Records contained in a dataset ->

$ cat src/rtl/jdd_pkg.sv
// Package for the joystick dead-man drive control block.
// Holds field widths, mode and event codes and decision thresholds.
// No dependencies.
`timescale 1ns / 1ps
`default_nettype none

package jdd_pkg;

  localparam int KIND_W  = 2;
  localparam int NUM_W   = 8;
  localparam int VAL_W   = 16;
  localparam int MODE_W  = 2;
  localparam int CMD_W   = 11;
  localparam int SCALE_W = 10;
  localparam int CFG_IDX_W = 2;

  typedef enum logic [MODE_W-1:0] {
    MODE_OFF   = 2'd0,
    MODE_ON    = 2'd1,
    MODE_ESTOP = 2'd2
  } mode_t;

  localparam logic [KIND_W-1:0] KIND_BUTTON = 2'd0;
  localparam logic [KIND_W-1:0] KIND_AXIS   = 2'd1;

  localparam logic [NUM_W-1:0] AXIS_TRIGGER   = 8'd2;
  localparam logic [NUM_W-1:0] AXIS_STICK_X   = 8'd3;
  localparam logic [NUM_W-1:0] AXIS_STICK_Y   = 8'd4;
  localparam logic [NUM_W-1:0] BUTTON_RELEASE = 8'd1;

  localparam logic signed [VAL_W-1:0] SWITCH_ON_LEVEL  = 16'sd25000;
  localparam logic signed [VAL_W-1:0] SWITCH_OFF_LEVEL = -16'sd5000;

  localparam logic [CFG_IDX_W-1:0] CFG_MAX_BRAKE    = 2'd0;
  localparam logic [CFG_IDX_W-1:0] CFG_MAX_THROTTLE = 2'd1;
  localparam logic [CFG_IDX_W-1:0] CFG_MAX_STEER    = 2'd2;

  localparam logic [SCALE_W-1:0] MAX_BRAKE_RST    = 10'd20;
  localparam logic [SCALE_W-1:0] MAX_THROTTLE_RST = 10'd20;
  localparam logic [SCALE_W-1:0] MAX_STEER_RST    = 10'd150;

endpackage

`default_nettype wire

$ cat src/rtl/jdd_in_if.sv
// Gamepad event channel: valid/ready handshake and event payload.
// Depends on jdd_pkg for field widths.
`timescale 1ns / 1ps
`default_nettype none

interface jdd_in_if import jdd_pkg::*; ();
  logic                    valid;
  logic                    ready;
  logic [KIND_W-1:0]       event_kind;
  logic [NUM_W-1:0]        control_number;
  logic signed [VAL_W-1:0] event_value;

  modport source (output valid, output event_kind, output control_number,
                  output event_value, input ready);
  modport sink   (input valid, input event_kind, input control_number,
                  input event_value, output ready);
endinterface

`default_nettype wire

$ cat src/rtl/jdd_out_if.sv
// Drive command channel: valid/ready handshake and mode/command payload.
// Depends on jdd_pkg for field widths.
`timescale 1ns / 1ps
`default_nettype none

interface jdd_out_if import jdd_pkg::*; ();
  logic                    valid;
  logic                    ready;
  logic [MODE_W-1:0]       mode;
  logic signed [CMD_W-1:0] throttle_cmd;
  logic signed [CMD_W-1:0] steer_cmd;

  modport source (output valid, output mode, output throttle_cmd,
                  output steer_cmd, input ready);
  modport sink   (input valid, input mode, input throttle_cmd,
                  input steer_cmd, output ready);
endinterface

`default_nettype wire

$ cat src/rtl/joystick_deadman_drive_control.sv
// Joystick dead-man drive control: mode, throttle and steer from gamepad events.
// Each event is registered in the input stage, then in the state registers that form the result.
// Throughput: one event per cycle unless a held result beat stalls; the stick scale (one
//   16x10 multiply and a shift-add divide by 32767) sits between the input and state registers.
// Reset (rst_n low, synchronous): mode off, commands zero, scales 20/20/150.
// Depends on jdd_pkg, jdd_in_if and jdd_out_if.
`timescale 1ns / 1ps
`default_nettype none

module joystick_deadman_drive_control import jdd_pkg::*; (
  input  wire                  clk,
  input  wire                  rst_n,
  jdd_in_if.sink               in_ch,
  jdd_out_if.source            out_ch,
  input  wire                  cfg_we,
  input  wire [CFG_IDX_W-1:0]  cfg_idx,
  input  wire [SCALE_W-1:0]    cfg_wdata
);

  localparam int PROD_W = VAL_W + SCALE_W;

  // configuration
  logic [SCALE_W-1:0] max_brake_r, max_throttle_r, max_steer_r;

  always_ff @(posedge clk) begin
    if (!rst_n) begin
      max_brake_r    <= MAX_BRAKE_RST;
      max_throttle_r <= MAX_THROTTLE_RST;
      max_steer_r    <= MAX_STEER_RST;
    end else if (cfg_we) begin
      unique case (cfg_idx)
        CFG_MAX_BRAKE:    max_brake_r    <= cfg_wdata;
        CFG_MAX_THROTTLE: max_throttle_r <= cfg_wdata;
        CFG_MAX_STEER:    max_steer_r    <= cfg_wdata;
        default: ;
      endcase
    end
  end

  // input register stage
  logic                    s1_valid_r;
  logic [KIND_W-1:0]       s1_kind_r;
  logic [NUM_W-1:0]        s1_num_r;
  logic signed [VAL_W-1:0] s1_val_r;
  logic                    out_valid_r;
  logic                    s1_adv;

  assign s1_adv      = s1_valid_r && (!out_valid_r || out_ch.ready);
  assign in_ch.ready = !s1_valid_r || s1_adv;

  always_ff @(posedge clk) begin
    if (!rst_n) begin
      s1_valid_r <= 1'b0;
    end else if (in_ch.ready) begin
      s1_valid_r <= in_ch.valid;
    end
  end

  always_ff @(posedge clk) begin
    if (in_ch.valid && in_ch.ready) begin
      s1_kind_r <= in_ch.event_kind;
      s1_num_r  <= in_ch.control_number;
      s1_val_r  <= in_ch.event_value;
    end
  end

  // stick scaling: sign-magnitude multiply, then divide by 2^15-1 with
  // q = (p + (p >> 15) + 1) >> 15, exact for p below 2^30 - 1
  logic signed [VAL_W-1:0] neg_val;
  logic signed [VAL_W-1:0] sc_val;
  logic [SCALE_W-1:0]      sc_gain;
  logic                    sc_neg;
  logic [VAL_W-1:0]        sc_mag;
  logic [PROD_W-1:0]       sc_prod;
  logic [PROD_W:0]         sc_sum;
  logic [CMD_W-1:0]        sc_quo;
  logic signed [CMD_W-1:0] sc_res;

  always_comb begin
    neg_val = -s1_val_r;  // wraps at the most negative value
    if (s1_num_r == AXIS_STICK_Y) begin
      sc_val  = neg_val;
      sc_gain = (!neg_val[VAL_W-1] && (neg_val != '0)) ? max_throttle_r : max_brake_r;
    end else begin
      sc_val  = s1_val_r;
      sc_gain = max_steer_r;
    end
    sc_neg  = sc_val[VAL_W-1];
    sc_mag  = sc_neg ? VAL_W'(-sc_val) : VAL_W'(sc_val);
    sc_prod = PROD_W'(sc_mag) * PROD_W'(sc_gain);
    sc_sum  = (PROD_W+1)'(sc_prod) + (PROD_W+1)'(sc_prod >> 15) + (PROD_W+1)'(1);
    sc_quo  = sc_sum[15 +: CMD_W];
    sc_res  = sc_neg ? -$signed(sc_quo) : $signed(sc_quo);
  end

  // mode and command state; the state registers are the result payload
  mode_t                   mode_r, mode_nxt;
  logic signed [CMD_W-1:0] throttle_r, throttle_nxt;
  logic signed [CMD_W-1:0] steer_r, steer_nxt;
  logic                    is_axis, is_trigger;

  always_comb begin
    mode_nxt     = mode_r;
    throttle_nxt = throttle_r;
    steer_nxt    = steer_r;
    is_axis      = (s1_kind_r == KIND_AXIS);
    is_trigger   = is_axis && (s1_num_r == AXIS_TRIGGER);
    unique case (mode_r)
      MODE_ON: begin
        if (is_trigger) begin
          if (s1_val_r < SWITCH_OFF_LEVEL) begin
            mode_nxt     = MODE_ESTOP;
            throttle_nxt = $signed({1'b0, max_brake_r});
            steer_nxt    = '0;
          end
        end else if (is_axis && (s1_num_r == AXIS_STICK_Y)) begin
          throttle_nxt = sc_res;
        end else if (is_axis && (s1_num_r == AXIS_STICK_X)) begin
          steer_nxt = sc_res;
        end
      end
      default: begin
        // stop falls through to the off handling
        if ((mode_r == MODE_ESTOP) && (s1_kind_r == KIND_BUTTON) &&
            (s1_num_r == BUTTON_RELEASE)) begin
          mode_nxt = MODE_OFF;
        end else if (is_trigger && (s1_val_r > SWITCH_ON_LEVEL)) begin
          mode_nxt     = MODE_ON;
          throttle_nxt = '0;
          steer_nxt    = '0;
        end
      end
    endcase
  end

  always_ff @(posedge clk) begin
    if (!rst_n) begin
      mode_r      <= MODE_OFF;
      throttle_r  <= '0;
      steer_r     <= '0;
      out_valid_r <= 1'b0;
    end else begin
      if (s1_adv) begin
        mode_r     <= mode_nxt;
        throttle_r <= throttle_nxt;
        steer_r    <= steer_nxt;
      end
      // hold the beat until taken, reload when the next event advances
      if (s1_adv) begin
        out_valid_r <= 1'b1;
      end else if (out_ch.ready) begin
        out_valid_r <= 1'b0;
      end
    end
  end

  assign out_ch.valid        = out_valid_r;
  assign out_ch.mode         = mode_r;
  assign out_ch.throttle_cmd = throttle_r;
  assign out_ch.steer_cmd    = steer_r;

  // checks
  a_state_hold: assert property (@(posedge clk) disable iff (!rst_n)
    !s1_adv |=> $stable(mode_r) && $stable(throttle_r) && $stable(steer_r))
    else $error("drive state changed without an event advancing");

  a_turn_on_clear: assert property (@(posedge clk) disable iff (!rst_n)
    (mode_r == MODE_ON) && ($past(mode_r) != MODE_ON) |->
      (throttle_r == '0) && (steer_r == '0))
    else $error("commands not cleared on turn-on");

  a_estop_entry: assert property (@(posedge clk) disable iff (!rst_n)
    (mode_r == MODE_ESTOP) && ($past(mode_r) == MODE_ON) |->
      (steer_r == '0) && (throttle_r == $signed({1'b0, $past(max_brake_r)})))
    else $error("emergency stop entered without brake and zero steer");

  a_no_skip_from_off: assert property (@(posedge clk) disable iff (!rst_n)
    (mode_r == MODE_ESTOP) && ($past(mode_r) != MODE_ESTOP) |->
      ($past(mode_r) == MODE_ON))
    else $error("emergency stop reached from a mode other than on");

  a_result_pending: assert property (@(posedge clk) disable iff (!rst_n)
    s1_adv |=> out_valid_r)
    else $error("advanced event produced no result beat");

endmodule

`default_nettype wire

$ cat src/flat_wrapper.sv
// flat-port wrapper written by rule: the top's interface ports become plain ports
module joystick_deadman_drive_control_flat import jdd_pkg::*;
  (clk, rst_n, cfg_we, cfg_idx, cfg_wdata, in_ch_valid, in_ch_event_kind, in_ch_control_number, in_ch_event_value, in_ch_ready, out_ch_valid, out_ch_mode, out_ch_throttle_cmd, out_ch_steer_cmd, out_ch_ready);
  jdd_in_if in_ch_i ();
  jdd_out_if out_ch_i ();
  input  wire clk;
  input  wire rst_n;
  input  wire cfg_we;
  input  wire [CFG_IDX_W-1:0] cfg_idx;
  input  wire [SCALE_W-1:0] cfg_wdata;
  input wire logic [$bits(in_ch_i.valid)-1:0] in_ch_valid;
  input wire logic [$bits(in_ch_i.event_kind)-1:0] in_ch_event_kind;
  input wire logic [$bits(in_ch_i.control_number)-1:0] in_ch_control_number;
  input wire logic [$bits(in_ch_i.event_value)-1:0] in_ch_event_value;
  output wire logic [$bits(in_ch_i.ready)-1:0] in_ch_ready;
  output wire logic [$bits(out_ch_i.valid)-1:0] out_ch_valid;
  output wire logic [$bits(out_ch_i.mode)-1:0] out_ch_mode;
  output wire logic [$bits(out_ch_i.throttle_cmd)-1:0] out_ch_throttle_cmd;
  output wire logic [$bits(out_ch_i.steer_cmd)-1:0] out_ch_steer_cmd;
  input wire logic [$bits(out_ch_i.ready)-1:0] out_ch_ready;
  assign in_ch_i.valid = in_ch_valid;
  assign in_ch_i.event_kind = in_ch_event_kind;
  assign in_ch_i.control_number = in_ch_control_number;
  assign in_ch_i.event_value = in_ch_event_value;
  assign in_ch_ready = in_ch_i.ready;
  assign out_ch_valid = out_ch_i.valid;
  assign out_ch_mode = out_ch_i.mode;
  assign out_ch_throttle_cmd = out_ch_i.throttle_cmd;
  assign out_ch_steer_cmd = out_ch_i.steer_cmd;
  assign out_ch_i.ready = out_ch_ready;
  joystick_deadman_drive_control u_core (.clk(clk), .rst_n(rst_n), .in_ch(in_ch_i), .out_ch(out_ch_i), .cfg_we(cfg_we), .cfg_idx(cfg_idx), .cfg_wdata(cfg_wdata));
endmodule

TASK ITEM -> All lines above from the one with "if ((mode_r == MODE_ESTOP)" to the one with "state changed without", inclusive, should be copied exactly, and no other lines.

ANSWER BOX ->
        if ((mode_r == MODE_ESTOP) && (s1_kind_r == KIND_BUTTON) &&
            (s1_num_r == BUTTON_RELEASE)) begin
          mode_nxt = MODE_OFF;
        end else if (is_trigger && (s1_val_r > SWITCH_ON_LEVEL)) begin
          mode_nxt     = MODE_ON;
          throttle_nxt = '0;
          steer_nxt    = '0;
        end
      end
    endcase
  end

  always_ff @(posedge clk) begin
    if (!rst_n) begin
      mode_r      <= MODE_OFF;
      throttle_r  <= '0;
      steer_r     <= '0;
      out_valid_r <= 1'b0;
    end else begin
      if (s1_adv) begin
        mode_r     <= mode_nxt;
        throttle_r <= throttle_nxt;
        steer_r    <= steer_nxt;
      end
      // hold the beat until taken, reload when the next event advances
      if (s1_adv) begin
        out_valid_r <= 1'b1;
      end else if (out_ch.ready) begin
        out_valid_r <= 1'b0;
      end
    end
  end

  assign out_ch.valid        = out_valid_r;
  assign out_ch.mode         = mode_r;
  assign out_ch.throttle_cmd = throttle_r;
  assign out_ch.steer_cmd    = steer_r;

  // checks
  a_state_hold: assert property (@(posedge clk) disable iff (!rst_n)
    !s1_adv |=> $stable(mode_r) && $stable(throttle_r) && $stable(steer_r))
    else $error("drive state changed without an event advancing");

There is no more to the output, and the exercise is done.